Fifty-six subjects underwent a standard CMR examination at the NIH Clinical Center from 2009 until 2014: 20 patients with acute intermittent SCLS, six subjects with chronic SCLS, and 30 unaffected controls. Standard volumetric measurements; late gadolinium enhancement imaging and pre- and post-contrast T1 mapping were performed. ECV was calculated by calibration of pre- and post-contrast T1 values with blood hematocrit.
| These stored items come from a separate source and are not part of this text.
Background: an optimization exercise with open tools, aiming at small area. Do not read the settings as production practice. Only simulation tests tie the RTL to the original design; equivalence was not proved. Power and IR drop assume default switching activity.

v11:
==> flow/design.v (excerpt) <==
module skin_box_top
#(
    parameter int FRAME_WIDTH = skin_box_pkg::DEF_FRAME_WIDTH,
    parameter int TILE_WIDTH  = skin_box_pkg::DEF_TILE_WIDTH,
    parameter int TILE_HEIGHT = skin_box_pkg::DEF_TILE_HEIGHT
) (
    input  logic    pclk,
    input  logic    reset,
    input  logic    vsync,
    input  logic    href,
    input  logic    config_done,
    input  logic [7:0] cam_data,
    output logic [9:0]  x_coord,
    output logic [9:0]  y_coord,
    output logic    skin_wide,
    output logic    box_hit,
    output logic [skin_box_pkg::NUM_REGIONS*10-1:0] box_min_x,
    output logic [skin_box_pkg::NUM_REGIONS*10-1:0] box_max_x,
    output logic [skin_box_pkg::NUM_REGIONS*10-1:0] box_min_y,
    output logic [skin_box_pkg::NUM_REGIONS*10-1:0] box_max_y
);
    logic [1:0] u_class;
    logic [1:0] v_class;
    logic    sample_strobe;
    yuv_capture u_capture (
        .pclk          (pclk),
        .reset         (reset),
        .vsync         (vsync),
        .href          (href),
        .config_done   (config_done),
        .cam_data      (cam_data),
        .x_coord       (x_coord),
        .y_coord       (y_coord),
        .u_class       (u_class),
        .v_class       (v_class),
        .sample_strobe (sample_strobe)
    );
    chroma_classifier u_classifier (
        .u_class   (u_class),
        .v_class   (v_class),
        .box_hit   (box_hit),
        .skin_wide (skin_wide)
    );
    region_box_tracker #(
        .FRAME_WIDTH (FRAME_WIDTH),
  ...
export LEC_CHECK = 0
export CAP_MARGIN = 0
export CORE_MARGIN = 2
export CORE_UTILIZATION = 55
export SLEW_MARGIN = 0
create_clock -name core_clock -period 8.0 [get_ports {pclk}]
standard.sh (not shown) runs the stock make flow with config.mk's settings and CLKGATE_MAP_FILE= SYNTH_SCRIPT=/design/flow/synth_recipe.tcl, a recipe that flattens the netlist after the stock synthesis.
==> flow/flow/run.sh <==
#!/bin/bash
# Layout flow: the standard synthesis, then its combinational gates are re-mapped
# for area (flow/resynth.tcl; flip-flops untouched), then the standard ORFS
# flow from floorplan on, with the port buffers in the smallest buffer cell.
set -euo pipefail
W=$(pwd)
R=$W/orfs/results/$FLOW_PLATFORM/skin_box_top/base
bash standard.sh synth > make_synth.log 2>&1
cp "$R/1_2_yosys.v" "$W/std_1_2_yosys.v"
RESYN_LIB=$FLOW_HOME/platforms/sky130hd/lib/sky130_fd_sc_hd__tt_025C_1v80.lib \
RESYN_IN=$W/std_1_2_yosys.v RESYN_OUT=$R/1_2_yosys.v RESYN_TOP=$FLOW_TOP \
RESYN_DIR=$W RESYN_ABC=$W/flow/area.abc \
  "${YOSYS_EXE:-yosys}" -c flow/resynth.tcl > resynth.log 2>&1
rm -f "$R/1_synth.odb" "$R/1_synth.sdc"
bash standard.sh BUFFER_PORTS_ARGS="-buffer_cell sky130_fd_sc_hd__buf_1" CTS_ARGS="-sink_clustering_enable -repair_clock_nets -sink_clustering_size 8 -sink_clustering_max_diameter 50 -buf_list sky130_fd_sc_hd__clkbuf_4 -dont_use_dummy_load" finish > make_finish.log 2>&1
==> flow/flow/area.abc <==
strash
&get -n
&st
&deepsyn -T 120
&dch
&nf -R 1000
&put
strash
&get -n
&dch
&nf -R 1000
&put
==> flow/flow/resynth.tcl <==
# Re-map the combinational logic of the standard synthesis netlist for area.
# The flip-flops are kept as they are (same instances, names and cells);
# only the gates between them are rebuilt by ABC with an area-oriented script.
yosys -import
set lib $::env(RESYN_LIB)
set in  $::env(RESYN_IN)
set out $::env(RESYN_OUT)
read_liberty -ignore_miss_func $lib
# sequential and special cells stay black boxes
blackbox sky130_fd_sc_hd__df* sky130_fd_sc_hd__sdf* sky130_fd_sc_hd__edf* sky130_fd_sc_hd__sedf* sky130_fd_sc_hd__dl*
read_verilog $in
hierarchy -top $::env(RESYN_TOP)
flatten
# the pins of the flattened gates must not name the nets
yosys rename -hide w:_*_.*
opt -purge
tee -o $::env(RESYN_DIR)/stat_before.txt stat -liberty $lib
set dont_use {}
foreach p {sky130_fd_sc_hd__fa_* sky130_fd_sc_hd__ha_* sky130_fd_sc_hd__fah* sky130_fd_sc_hd__probe_p_8 sky130_fd_sc_hd__probec_p_8 sky130_fd_sc_hd__lpflow_*} { lappend dont_use -dont_use $p }
abc -script $::env(RESYN_ABC) -liberty $lib {*}$dont_use
read_liberty -lib -ignore_redef $lib
opt_clean -purge
splitnets
opt_clean -purge
hilomap -hicell sky130_fd_sc_hd__conb_1 HI -locell sky130_fd_sc_hd__conb_1 LO
opt_clean -purge
tee -o $::env(RESYN_DIR)/stat_after.txt stat -liberty $lib
check -assert
write_verilog -noattr -nohex -nodec $out
### v11 -> v10
-- flow/flow/run.sh --
<<< v11, line 15
bash standard.sh BUFFER_PORTS_ARGS="-buffer_cell sky130_fd_sc_hd__buf_1" CTS_ARGS="-sink_clustering_enable -repair_clock_nets -sink_clustering_size 8 -sink_clustering_max_diameter 50 -buf_list sky130_fd_sc_hd__clkbuf_4 -dont_use_dummy_load" finish > make_finish.log 2>&1
>>> v10, line 15
bash standard.sh BUFFER_PORTS_ARGS="-buffer_cell sky130_fd_sc_hd__buf_1" CTS_ARGS="-sink_clustering_enable -repair_clock_nets -sink_clustering_size 9 -sink_clustering_max_diameter 50 -buf_list sky130_fd_sc_hd__clkbuf_4 -dont_use_dummy_load" finish > make_finish.log 2>&1
## What came out
v10: PASS, flow complete, no timing, DRC or antenna violations
v10 against v11: post-detailed-route wirelength per cell was more or less identical, total power of the final layout saw a decrease.
Final-layout non-clock buffer area share essentially unchanged between v10 and v11.
Source: an optimization exercise on an open RTL-to-GDS flow (aim: small area, a short achievable clock period and few clock cycles per item). Production flows keep margins and buffers that such runs may drop. RTL that was checked went through simulation tests only; none was proved equivalent to the original. The RTL of run 2 was laid out without a check of its function. Power and IR drop assume default switching activity.

## flow/design.v (module list and top-level ports; edited modules follow where they fit)
// module csa_fa: 9 lines
// module csa_ha: 8 lines
// module binary_neuron: 970 lines
module binary_neuron (
    input  logic                    clk,
    input  logic                    reset,
    input  logic                    in_valid,
    output logic                    in_ready,
    input  logic [320:0]            in_req,
    output logic                    out_valid,
    input  logic                    out_ready,
    output logic [9:0]              out_sum
);
  // ...
==> flow/flow/run.sh <==
#!/bin/bash
# The standard layout (standard.sh: ORFS synthesis to final layout), with
# two changes:
#  - the input and output ports are buffered with the smallest buffer,
#    sky130_fd_sc_hd__buf_1, instead of the cell buffer_ports picks by default
#    (clkdlybuf4s50_1); later repair steps may still resize them;
#  - clock tree synthesis adds no dummy loads to the clock tree, and groups
#    the flip-flops into clusters of up to 15 within 75 um for its leaf
#    buffers (instead of searching for a clustering itself).
set -euo pipefail
# keep temporary files (Yosys/ABC) inside the work folder
export TMPDIR="$PWD/tmp"
mkdir -p "$TMPDIR"
export BUFFER_PORTS_ARGS="-buffer_cell sky130_fd_sc_hd__buf_1"
export CTS_ARGS="-sink_clustering_enable -repair_clock_nets -buf_list sky130_fd_sc_hd__clkbuf_8 -dont_use_dummy_load -sink_clustering_size 15 -sink_clustering_max_diameter 75"
bash standard.sh > standard_flow.log 2>&1
==> flow/standard.sh <==
#!/bin/bash
# synth_recipe.tcl (not shown) runs the flow's synth.tcl, then flattens the netlist and writes it again
# the make line also repeats each setting of config.mk as NAME=value (left out here)
make -C /OpenROAD-flow-scripts/flow DESIGN_CONFIG=/design/flow/config.mk WORK_HOME=/design/flow/orfs CLKGATE_MAP_FILE= SYNTH_SCRIPT=/design/flow/synth_recipe.tcl "${@:-finish}"
==> flow/config.mk <==
export PLATFORM = sky130hd
export DESIGN_NAME = binary_neuron
export DESIGN_NICKNAME = binary_neuron
export VERILOG_FILES = /design/flow/design.v
export SDC_FILE = /design/flow/constraint.sdc
export NUM_CORES = 4
export LEC_CHECK = 0
export CAP_MARGIN = 20
export CORE_MARGIN = 2
export CORE_UTILIZATION = 70
export CTS_BUF_LIST = sky130_fd_sc_hd__clkbuf_8
export SLEW_MARGIN = 20
export SYNTH_HIERARCHICAL = 1
export SYNTH_MINIMUM_KEEP_SIZE = 0
==> flow/constraint.sdc <==
create_clock -name core_clock -period 6.0 [get_ports {clk}]
set_input_delay 1.2000 -clock core_clock [delete_from_list [all_inputs] [get_ports {clk}]]
set_output_delay 1.2000 -clock core_clock [all_outputs]
set_load 0.01 [all_outputs]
Demographics and cardiac parameters were similar in both groups. There was no significant valvular disorder in either group. Subjects with chronic SCLS had higher pre-contrast myocardial T1 compared to healthy controls (T1: 1027 ± 44 v. 971 ± 41, respectively; p = 0.03) and higher myocardial ECV than patients with acute intermittent SCLS or controls: 33.8 ± 4.6, 26.9 ± 2.6, 26 ± 2.4, respectively; p = 0.007 v. acute intermittent; P = 0.0005 v. controls). When patients with chronic disease were analyzed together with five patients with acute intermittent disease who had just experienced an acute SCLS flare, ECV values were significantly higher than in subjects with acute intermittent SCLS in remission or age-matched controls and (31.2 ± 4.6 %, 26.5 ± 2.7 %, 26 ± 2.4 %, respectively; p = 0.01 v. remission, p = 0.001 v. controls). By contrast, T1 values did not distinguish these three subgroups (1008 ± 40, 978 ± 40, 971 ± 41, respectively, p = 0.2, active v. remission; p = 0.06 active v. controls). Abundant myocardial edema without evidence of acute inflammation was detected in cardiac tissue postmortem in one patient.
Patients with active SCLS have significantly higher myocardial ECV than age-matched controls or SCLS patients in remission, which correlated with histopathological findings in one patient.